Cross country.
It causes a bit of a marmite reaction. The hatred usually comes from some teenage trauma, when a P.E. lesson in the winter rain has forced you to shiver in your vest and shorts on some grubby mound at the far corner of the school grounds. With memories like that it’s hard to voluntarily pull on that vest again and try to find the love.
Yet.
A beautifully sunny autumn morning with the trees gently shaking off the last of their adornments is a perfect time to rediscover an age when mud and mayhem was a source of joy. In the childhood before those secondary school compulsions.

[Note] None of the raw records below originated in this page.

===== src/hw/rtl/kmspt_pkg.sv =====
// ----------------------------------------------------------------------------
// kmspt_pkg
// Shared types and constants for the key matrix scanner and press timer.
// ----------------------------------------------------------------------------
package kmspt_pkg;

    localparam int MODE_W = 1;
    localparam int COL_W  = 3;
    localparam int TIME_W = 32;
    localparam int KIND_W = 2;
    localparam int ROW_W  = 2;
    localparam int KEY_W  = 4;
    localparam int MAP_W  = 9;

    localparam logic [MODE_W-1:0] MODE_SCAN = 1'b0;
    localparam logic [MODE_W-1:0] MODE_POLL = 1'b1;

    typedef enum logic [KIND_W-1:0] {
        KIND_ROW     = 2'd0,
        KIND_RELEASE = 2'd1,
        KIND_STATUS  = 2'd2
    } t_kind;

    typedef struct packed {
        logic [MODE_W-1:0] mode;
        logic [COL_W-1:0]  column_levels;
        logic [TIME_W-1:0] now_ms;
    } t_in_req;

    typedef struct packed {
        t_kind             kind;
        logic [ROW_W-1:0]  row_select;
        logic [KEY_W-1:0]  key_number;
        logic [TIME_W-1:0] press_duration;
        logic [TIME_W-1:0] press_start;
        logic [MAP_W-1:0]  pressed_map;
        logic              last;
    } t_out_req;

    typedef enum logic [1:0] {
        ST_IDLE,
        ST_SCAN,
        ST_WALK,
        ST_STATUS
    } t_state;

    // controller -> datapath
    typedef struct packed {
        logic upd_row;     // merge column sample, advance row
        logic latch_now;   // capture poll time, clear key index
        logic rec_press;   // store press time of current key
        logic walk_step;   // advance key index
        logic load_scan;
        logic load_event;
        logic load_status; // also commits reported map
    } t_dp_cmd;

    // datapath -> controller
    typedef struct packed {
        logic changed;
        logic key_press;
        logic key_release;
        logic walk_done;
        logic out_free;
    } t_dp_sts;

endpackage


===== src/hw/rtl/key_matrix_scan_press_timer_core.sv =====
// Scan item: row-drive result registered from the scan state once the output is free;
//   next item accepted back in idle. Poll item: walk steps one key per cycle over
//   ROWS*COLS keys, held while a release waits on the output, then a status result.
// Poll with no map change: returns straight to idle, no results.
// Reset clears row, key maps, sequencer and output valid; press times are not cleared.
// ----------------------------------------------------------------------------
// key_matrix_scan_press_timer_core
// Key matrix scanner with per-key press timing and release events.
// ----------------------------------------------------------------------------
module key_matrix_scan_press_timer_core #(
    parameter int ROWS = 3,
    parameter int COLS = 3
) (
    input  logic                i_clk,
    input  logic                i_rst_n,
    input  logic                i_in_valid,
    output logic                o_in_stall,
    input  kmspt_pkg::t_in_req  i_in,
    output logic                o_out_valid,
    input  logic                i_out_stall,
    output kmspt_pkg::t_out_req o_out
);

    kmspt_pkg::t_dp_cmd cmd;
    kmspt_pkg::t_dp_sts sts;

    kmspt_ctrl u_ctrl (
        .i_clk      (i_clk),
        .i_rst_n    (i_rst_n),
        .i_in_valid (i_in_valid),
        .i_mode     (i_in.mode),
        .i_sts      (sts),
        .o_in_stall (o_in_stall),
        .o_cmd      (cmd)
    );

    kmspt_dp #(
        .ROWS (ROWS),
        .COLS (COLS)
    ) u_dp (
        .i_clk       (i_clk),
        .i_rst_n     (i_rst_n),
        .i_in        (i_in),
        .i_cmd       (cmd),
        .i_out_stall (i_out_stall),
        .o_sts       (sts),
        .o_out_valid (o_out_valid),
        .o_out       (o_out)
    );

endmodule


===== src/hw/rtl/kmspt_ctrl.sv =====
// ----------------------------------------------------------------------------
// kmspt_ctrl
// Sequencer: scan handling, key walk on polls and result emission.
// ----------------------------------------------------------------------------
module kmspt_ctrl (
    input  logic               i_clk,
    input  logic               i_rst_n,
    input  logic               i_in_valid,
    input  logic               i_mode,
    input  kmspt_pkg::t_dp_sts i_sts,
    output logic               o_in_stall,
    output kmspt_pkg::t_dp_cmd o_cmd
);

    kmspt_pkg::t_state r_state;
    kmspt_pkg::t_state n_state;

    always_ff @(posedge i_clk) begin
        if (!i_rst_n) begin
            r_state <= kmspt_pkg::ST_IDLE;
        end else begin
            r_state <= n_state;
        end
    end

    always_comb begin
        n_state    = r_state;
        o_in_stall = 1'b1;
        o_cmd      = '0;
        unique case (r_state)
            kmspt_pkg::ST_IDLE: begin
                o_in_stall = 1'b0;
                if (i_in_valid) begin
                    if (i_mode == kmspt_pkg::MODE_SCAN) begin
                        o_cmd.upd_row = 1'b1;
                        n_state       = kmspt_pkg::ST_SCAN;
                    end else begin
                        o_cmd.latch_now = 1'b1;
                        // no change since last report: poll yields nothing
                        n_state = i_sts.changed ? kmspt_pkg::ST_WALK : kmspt_pkg::ST_IDLE;
                    end
                end
            end
            kmspt_pkg::ST_SCAN: begin
                if (i_sts.out_free) begin
                    o_cmd.load_scan = 1'b1;
                    n_state         = kmspt_pkg::ST_IDLE;
                end
            end
            kmspt_pkg::ST_WALK: begin
                if (i_sts.key_release) begin
                    if (i_sts.out_free) begin
                        o_cmd.load_event = 1'b1;
                        o_cmd.walk_step  = 1'b1;
                    end
                end else begin
                    o_cmd.rec_press = i_sts.key_press;
                    o_cmd.walk_step = 1'b1;
                end
                if (o_cmd.walk_step && i_sts.walk_done) begin
                    n_state = kmspt_pkg::ST_STATUS;
                end
            end
            kmspt_pkg::ST_STATUS: begin
                if (i_sts.out_free) begin
                    o_cmd.load_status = 1'b1;
                    n_state           = kmspt_pkg::ST_IDLE;
                end
            end
            default: n_state = kmspt_pkg::ST_IDLE;
        endcase
    end

endmodule


===== src/hw/rtl/kmspt_dp.sv =====
// ----------------------------------------------------------------------------
// kmspt_dp
// Datapath: key maps, row counter, press-time store and output register.
// ----------------------------------------------------------------------------
module kmspt_dp #(
    parameter int ROWS = 3,
    parameter int COLS = 3
) (
    input  logic                 i_clk,
    input  logic                 i_rst_n,
    input  kmspt_pkg::t_in_req   i_in,
    input  kmspt_pkg::t_dp_cmd   i_cmd,
    input  logic                 i_out_stall,
    output kmspt_pkg::t_dp_sts   o_sts,
    output logic                 o_out_valid,
    output kmspt_pkg::t_out_req  o_out
);

    localparam int NKEYS  = ROWS * COLS;
    localparam int IDX_W  = (NKEYS > 1) ? $clog2(NKEYS) : 1;
    localparam int ROW_W  = kmspt_pkg::ROW_W;
    localparam int COL_W  = kmspt_pkg::COL_W;
    localparam int TIME_W = kmspt_pkg::TIME_W;
    localparam int KEY_W  = kmspt_pkg::KEY_W;
    localparam int MAP_W  = kmspt_pkg::MAP_W;
    localparam logic [IDX_W-1:0] LAST_IDX = IDX_W'(NKEYS - 1);

    logic [ROW_W-1:0]  r_row;
    logic [ROW_W-1:0]  n_row;
    logic [NKEYS-1:0]  r_live;
    logic [NKEYS-1:0]  n_live;
    logic [NKEYS-1:0]  r_rep;
    logic [TIME_W-1:0] r_now;
    logic [IDX_W-1:0]  r_idx;
    logic [TIME_W-1:0] r_press_time [NKEYS];
    logic              r_out_valid;
    kmspt_pkg::t_out_req r_out;
    kmspt_pkg::t_out_req n_out;

    logic [ROW_W:0]        row_p1;
    logic [COLS+COL_W-1:0] pressed_ext;
    logic [IDX_W:0]        key_p1;
    logic [TIME_W-1:0]     start_ms;
    logic                  act;
    logic                  prev;

    // columns beyond the sample field read as released
    assign pressed_ext = {{COLS{1'b0}}, ~i_in.column_levels};
    assign row_p1      = {1'b0, r_row} + 1'b1;
    assign n_row       = (int'(row_p1) >= ROWS) ? '0 : row_p1[ROW_W-1:0];

    always_comb begin
        n_live = r_live;
        for (int r = 0; r < ROWS; r++) begin
            if (r_row == ROW_W'(r)) begin
                for (int c = 0; c < COLS; c++) begin
                    n_live[r*COLS + c] = pressed_ext[c];
                end
            end
        end
    end

    assign act      = r_live[r_idx];
    assign prev     = r_rep[r_idx];
    assign start_ms = r_press_time[r_idx];
    assign key_p1   = {1'b0, r_idx} + 1'b1;

    assign o_sts.changed     = (r_live != r_rep);
    assign o_sts.key_press   = act && !prev;
    assign o_sts.key_release = !act && prev;
    assign o_sts.walk_done   = (r_idx == LAST_IDX);
    assign o_sts.out_free    = !r_out_valid || !i_out_stall;

    always_ff @(posedge i_clk) begin
        if (!i_rst_n) begin
            r_row  <= '0;
            r_live <= '0;
            r_rep  <= '0;
            r_idx  <= '0;
        end else begin
            if (i_cmd.upd_row) begin
                r_live <= n_live;
                r_row  <= n_row;
            end
            if (i_cmd.latch_now) begin
                r_idx <= '0;
            end else if (i_cmd.walk_step && r_idx != LAST_IDX) begin
                r_idx <= r_idx + 1'b1;
            end
            if (i_cmd.load_status) begin
                r_rep <= r_live;
            end
        end
    end

    always_ff @(posedge i_clk) begin
        if (i_cmd.latch_now) begin
            r_now <= i_in.now_ms;
        end
        if (i_cmd.rec_press) begin
            r_press_time[r_idx] <= r_now;
        end
    end

    // output register
    always_ff @(posedge i_clk) begin
        if (!i_rst_n) begin
            r_out_valid <= 1'b0;
        end else if (i_cmd.load_scan || i_cmd.load_event || i_cmd.load_status) begin
            r_out_valid <= 1'b1;
        end else if (!i_out_stall) begin
            r_out_valid <= 1'b0;
        end
    end

    always_comb begin
        n_out = '0;
        if (i_cmd.load_scan) begin
            n_out.kind       = kmspt_pkg::KIND_ROW;
            n_out.row_select = r_row;
            n_out.last       = 1'b1;
        end else if (i_cmd.load_event) begin
            n_out.kind           = kmspt_pkg::KIND_RELEASE;
            n_out.key_number     = KEY_W'(key_p1);
            n_out.press_duration = r_now - start_ms;
            n_out.press_start    = start_ms;
        end else begin
            n_out.kind        = kmspt_pkg::KIND_STATUS;
            n_out.pressed_map = MAP_W'(r_live);
            n_out.last        = 1'b1;
        end
    end

    always_ff @(posedge i_clk) begin
        if (i_cmd.load_scan || i_cmd.load_event || i_cmd.load_status) begin
            r_out <= n_out;
        end
    end

    assign o_out_valid = r_out_valid;
    assign o_out       = r_out;

endmodule


===== config.mk =====
export PLATFORM = sky130hd
export DESIGN_NAME = key_matrix_scan_press_timer_core
export DESIGN_NICKNAME = d
export VERILOG_FILES = /design/src/hw/rtl/kmspt_pkg.sv /design/src/hw/rtl/key_matrix_scan_press_timer_core.sv /design/src/hw/rtl/kmspt_ctrl.sv /design/src/hw/rtl/kmspt_dp.sv
export SDC_FILE = /design/constraint.sdc
export NUM_CORES = 1
export LEC_CHECK = 0
export BUFFER_PORTS_ARGS = -buffer_cell sky130_fd_sc_hd__buf_4
export CORE_ASPECT_RATIO = 0.5
export CORE_UTILIZATION = 45
export DETAILED_ROUTE_END_ITERATION = 6
export SYNTH_ARGS = -nofsm -noshare
export SYNTH_HDL_FRONTEND = slang
export SYNTH_SLANG_ARGS = --single-unit
export TNS_END_PERCENT = 100

===== constraint.sdc =====
create_clock -name i_clk -period 4.25 [get_ports i_clk]
set_clock_uncertainty 0.1 [all_clocks]
set_input_delay 0.6375 -clock i_clk [delete_from_list [all_inputs] [get_ports i_clk]]
set_output_delay 0.6375 -clock i_clk [all_outputs]
set_load 0.01 [all_outputs]

==> metrics, run 1 <==
Crit. End Element=flip-flop; yosys warns=0; total grt overflow=0; Max Slew Vio Count=0; number of global-route vias before repair=10,020; largest net degree at the start of global routing=between 60 and 70; Peak VDD IR=~230 uV; Cell Chain, Critical Path=buf_12, buf_4, mux4_2, mux2i_1, nor2_1, a21oi_1, ha_1, a21o_1, a41o_1, a2bb2oi_2, nand2_2, a2111oi_4, nor4_1, or3b_1; CTS sink cnt=between 400 and 500; most area-consuming cells after synthesis=edfxtp_1 (68%), mux4_2 (8.2%), dfxtp_1 (3.5%); Post-synth EDFFs=~400; top-count cell post-synth=edfxtp_1; Bufs on Longest Clock Path=3; Worst EP arrival=4.23 ns; RR Endpoint=u_dp.o_out[72]$_SDFFCE_PP0P_; share of cells above drive strength 1=0.2526; dpl ws=-0.2337 ns; Slew HR=0.4069; drt total wl=40.06 mm; DRT Pass-1 Iters=5; post-synthesis sequential area ratio=0.7136; Initial DRC Count=805; fmax=247.2 MHz; Syn Nets=1,153; # DRC=0; fin crit period=4.046 ns; CTS clk-pin slew, worst paths=roughly 0.070 ns; Synth Instances=~1,100; largest family of logic cells by synthesized area=multiplexers; hold path depth=1; Setup TNS=0 ns; Initial Util=0.4570; period utilization=0.9520; average routed wire per standard cell=~22 um; DIE AREA=approximately 40,000 sq um; CP peak stage delay=0.50 ns; Util after Layout=0.5375; Worst R2R Path Depth=14; post-synthesis mux area share=0.1083; Slowest-stage cell, CP=mux4_2; Area growth syn-to-layout=17.63%; Post-Synth Simple-Gate Area=0.06612; FF-to-FF setup slack=a little over 0.2 ns; Die Y=between 100 and 150 um; synthesized cell area=17,790 sq um; WS Path Type=reg2reg; outcome=completed; Yosys top cell by area=edfxtp_1; Unique masters post-synth=64; worst skew pair latency=0.55 ns; FP Rows=51; post-synthesis async set-or-reset flop share=0; Die W=around 280 um; nets=1,311; GRT Total Usage=0.1994; Synth Area per Inst=16.52 sq um; Top FF cell, synth=edfxtp_1; hold path startpoint=i_in[9]; post-route ant nets=0; top cells by count, synth=edfxtp_1 (402), nor2_1 (132), mux4_2 (65); vias per cell=5.506; Power Density=419.2 nW/um^2; core area=between 30,000 and 40,000 sq um; htree depth=2; CP startpoint kind=flip-flop; final worst slack=between 0.2 and 0.25 ns; CTS tree=done; post-DP HPWL=24.71 mm; Hold Violations, Final=0; synthesis-stage register bit count=433; wire length of the first global-routing pass=59.99 mm; xor and xnor area share after synthesis=0.01231; CTS Buf Count=39; Final setup viols=0; detailed-route via count=approximately 9,900; max-cap violations=0; complex-gate fraction of the synthesized area=0.05761; worst-case hold path end point=u_dp.r_now[9]$_DFFE_PP_; post-synthesis adder-cell area fraction=0.02575; Root Buffer Master=clkbuf_16; # IOs=around 120; Hold Crit Class=in2reg; share of the synthesized area in the top cell type=0.6787; critical-path maximum fanout=15; antenna violations before repair=0; RSZ-0062 raised after global routing=true; P_leak=7.132 nW; IO buf count=123; CTS Hold Bufs=0; worst path required time=around 4.4 ns; gpl congestion=0.8803; Worst-Margin Slew=0.8876 ns
==> worst max path at each step <==
stage,from,endpoint,slack [ns],cells after the start
after global placement,flip-flop,u_dp.o_out[71]$_SDFFCE_PP0P_,-0.17,15
after CTS,flip-flop,u_dp.o_out[71]$_SDFFCE_PP0P_,0.03,15
final,flip-flop,u_dp.o_out[72]$_SDFFCE_PP0P_,0.20,14
after detailed placement,flip-flop,u_dp.o_out[71]$_SDFFCE_PP0P_,-0.23,15
after floorplan,u_dp.r_idx[0]$_SDFFE_PP0P_,u_dp.r_press_time[0][0]$_DFFE_PP_,-0.06,8
after global routing,flip-flop,u_dp.o_out[72]$_SDFFCE_PP0P_,-0.04,15
==> metrics by stage <==
stage               power, mW  area, sq um  hold slack, ns  instances
finish                  8.771        20920          0.1682       1794
global route            9.047        20920          0.1463       1793
CTS                     8.845        20840          0.1444       1791
detailed placement      5.389        19620          0.4379       1722
global placement        5.375        19620          0.4286       1722
floorplan               5.179        17790          0.4012       1077
==> state kept, by name, summed over array words and instances (netlist names), 2 cells and up, named ones only <==
name	cells
u_ctrl.r_state	2
u_dp.o_out	82
u_dp.r_idx	4
u_dp.r_live	9
u_dp.r_now	32
u_dp.r_press_time	288
u_dp.r_rep	9
u_dp.r_row	2
==> routing by layer <==
layer	up-vias	GRT usage	share of wire
met1	5096	0.2827	0.46
met2	233	0.3264	0.48
met3	45	0.03141	0.046
met4	0	0.04666	0.014
met5	-	0	0
li1	4504	-	-
==> cells by family (layout without fill, tap and decap cells) <==
logic type,Yosys count,in the layout
XOR/XNOR,25,25
multiplexers,111,111
other,0,1
adder cells (fa/ha/maj),36,36
flip-flops,433,433
AND/OR/NAND/NOR,251,251
AO/OA/AOI/OAI,158,158
buffers and inverters,63,249
==> cell usage in the layout, fill, tap and decap left out, drive strengths merged, types with 3 or more instances in the layout <==
master,instances
nand2,28
clkbuf,49
a21oi,58
mux4,65
a21boi,6
inv,23
clkinv,14
nor3b,10
o211ai,3
bufinv,4
a31oi,7
nand4,4
nand2b,3
a211oi,11
o21a,8
o21ai,29
nand3,10
o2111ai,3
buf,158
or3b,3
nor3,21
and3,4
a21o,14
ha,35
edfxtp,402
nor2,133
xnor2,14
nor2b,6
mux2i,45
o211a,3
xor2,11
and2,19
dfxtp,31
==> worst max-delay path: cells and delay by family, from the launching register on <==
family,cells,cell delay (ns)
DFF,1,0.40
buffers and inverters,2,0.39
AOI/OAI and AO/OA,5,1.22
and+or+nand+nor,4,0.65
muxes,2,0.66
adders and majority gates,1,0.35
==> area by class of cell <==
type	count	area (sq um)
Tap cell	530	663.1
Inverter	22	82.58
Multi-Input combinational cell	581	4951
Antenna cell	1	2.502
Clock inverter	20	198.9
Timing Repair Buffer	158	1303
Clock buffer	49	1023
Sequential cell	433	12700
Fill cell	3167	18000
==> repair_timing <==
action | CTS | global route
gates cloned | 0 | 0
resized for setup | 2 | 15
buffers inserted | 0 | 2
pin swaps | 0 | 1
setup endpoints to repair | 3 | 13
==> where the power goes <==
group	switching, mW	total, mW	internal [mW]
clock	1.52	3.47	1.95
combinational	0.285	0.518	0.233
sequential	0.0671	4.78	4.72
total	1.87	8.77	6.90
No activity file was read; power rests on OpenSTA's default activity.
==> run 2: changes to the inputs <==
--- a/config.mk
+++ b/config.mk
@@ -6,9 +6,12 @@
 export NUM_CORES = 1
 export LEC_CHECK = 0
 export BUFFER_PORTS_ARGS = -buffer_cell sky130_fd_sc_hd__buf_4
+export CELL_PAD_IN_SITES_DETAIL_PLACEMENT = 1
+export CELL_PAD_IN_SITES_GLOBAL_PLACEMENT = 1
 export CORE_ASPECT_RATIO = 0.5
 export CORE_UTILIZATION = 45
 export DETAILED_ROUTE_END_ITERATION = 6
+export PLACE_DENSITY_LB_ADDON = 0.08
 export SYNTH_ARGS = -nofsm -noshare
 export SYNTH_HDL_FRONTEND = slang
 export SYNTH_SLANG_ARGS = --single-unit
==> metrics, run 2 (same netlist as run 1, synthesis figures left out) <==
FF-to-FF setup slack=0.23 ns; fin crit period=4.023 ns; share of cells above drive strength 1=0.2709; grt peak-use layer=met2; CTS sink cnt=433; CP startpoint kind=flip-flop; Crit. End Element=flip-flop; Setup TNS=0 ns; grt met1 use=0.3063; Power Density=427.5 nW/um^2; cell family with the largest share of critical-path delay=compound AO/OA/AOI/OAI gates; worst skew pair latency=between 0.5 and 0.6 ns; GR Util met3=0.03317; nets=about 1,300; DRT Pass-1 Iters=5; # IOs=between 100 and 150; Cell Chain, Critical Path=buf_4, mux4_2, mux2i_1, o21ai_0, ha_2, fa_1, nor2b_2, o2111ai_2, a21boi_2, o2111ai_1, nand2_2, a2111oi_4, o21ai_0, or3b_1; Hold Violations, Final=0; drt total wl=about 43 mm; Final setup viols=0; Buffers & Inverters on Critical Path=1; detailed-route via count=9,986; total grt overflow=0; most frequent cells in the layout=edfxtp_1 (402), buf_4 (171), nor2_1 (125), mux4_2 (65), a21oi_1 (50); htree depth=2; Slowest-stage cell, CP=mux4_2; P_leak=7.269 nW; met2 GRT Util=0.3617; GRT Total Usage=0.2181; antenna cells=0; post-DP HPWL=around 27 mm; Initial Util=0.4570; CTS clk-pin slew, worst paths=0.07 ns; Bufs on Longest Clock Path=3; CP peak stage delay=0.51 ns; IO buf count=between 100 and 150; RSZ-0062 raised after global routing=false; Hold Crit Class=in2reg; multi-input logic area=a little under 5000 sq um; hold_ws=0.1662 ns; outcome=completed; vias per cell=roughly 5.5; CTS Buf Count=40; Root Buffer Master=clkbuf_16; # DRC=0; number of flip-flops in the largest register=288; max-cap violations=0; register area=12,700 sq um; fmax=~250 MHz; post-route ant nets=0; WS Path Type=reg2reg; gpl congestion=0.7769; critical-path maximum fanout=6; number of global-route vias before repair=~11,000; Peak VDD IR=about 240 uV; CTS tree=done; FP Rows=51; worst path required time=approximately 4.5 ns; Initial DRC Count=673; Max Slew Vio Count=0; CP most frequent cell=o21ai_0; Final Cell Area=~21,000 sq um; Area growth syn-to-layout=18.72%; Worst EP arrival=roughly 4.2 ns; wire length of the first global-routing pass=65.64 mm; DIE AREA=roughly 40,000 sq um; antenna violations before repair=0; CTS Hold Bufs=0; Die Y=142.6 um; Worst-Margin Slew=0.8959 ns; period utilization=0.9467; average routed wire per standard cell=24.00 um; core area=38,920 sq um; Top reg by flops=u_dp.r_press_time; Die W=around 280 um; largest net degree at the start of global routing=70; Slew HR=0.4014; Fillers=between 3,000 and 4,000; most common cell after layout, fill and taps aside=edfxtp_1; Cell Area, Placed=between 15,000 and 20,000 sq um
run 2: cell type report:
cell class / instances / area share
inverter: 22 / 0.003911
clock inverter: 21 / 0.01250
tap: 530 / 0.03140
sequential: 433 / 0.6014
multi-input combinational: 581 / 0.2339
timing repair buffer: 178 / 0.06737
clock buffer: 46 / 0.04948
run 2: what timing repair did:
action                                  in CTS  in global routing
resized for setup                            0                 24
buffers inserted                             0                  8
endpoints found under the setup margin       0                 15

For our first cross country race of the season, we had such a day. Parking up on the wide avenues by Clarke Gardens in Liverpool, our full carload of Pensby runners toppled out to crunch through the leaves to the rows of club tents already raised up by the starting line.
The park used to be part of the private estate of Allerton Hall, a grand house that went through a lot of hands including William Roscoe, one of Britain’s first Abolitionists, and Richard Wright, a merchant who supported the South during the American Civil War (as did many in Liverpool) and raised a Confederate flag above Allerton Hall. Finally, after falling into the hands of Thomas Clarke, a tobacco merchant, it was donated, along with the land to the City of Liverpool by his widow.
It’s a beautiful park, especially on this fine morning, with fields and wooded areas aplenty. I caught up with sister number two before the race, who’d come with her club, Warrington Road Runners. She had brought cake for her team and suggested, if I’d got around the course in a handy manner that there might be some left over.
Oh, if only a piece of lemon drizzle dangling in front of me were enough to get me to run faster.
I’ve done this course before a couple of time, so I know that it’s not too hilly, but it does have some long inclines here and there. It begins with a nice downhill on the grass. A galloping thunder of spikes and sinews pushing down the blades to a flat carpet of green – at least they were galloping from the front.
It’s a course that does a couple of small laps of the field followed by two large wonky laps through other fields and the woods. Historically (as in the last couple of years according to my own personal knowledge) there is a bit where we cross a little deep ditch after stomping through some deep gloopy stuff beforehand, the kind of gloop that sucks your shoes off if you’re not careful.
The water (black/brown liquid but don’t think about its contents too much) has gone up to my knees before, but today, the ditch was dry, a mere stepping stone to the bank across the way. Somewhat disappointing, and the marshal apologetically shrugged his shoulders. It meant that the gloop weighed me down for an extra few yards instead of being washed off.


I could put my slower time than last year down to this fact, but in reality, I know I’ve been going backwards in terms of time. A year of trying to go long and getting deeper into perimenopause will do that to you.
It’s not all bad though.
The week before I did two good efforts with a hills run, and a speedy stint on the track. If I can get several weeks of that kind of behaviour in my speed may increase.
Plus, my sis had made ample cake, so I managed to snaffle a piece despite my slow return to the finish. I’d chatted to another Warrington Road Runner along the way. This was the woman’s first rodeo, and she was looking a little bit shell shocked. I tried to reassure her as I think she was going heading out too fast and losing the ability to breathe.
Hopefully though, she’ll get out there and give it a few more goes, and hopefully I didn’t steal her cake.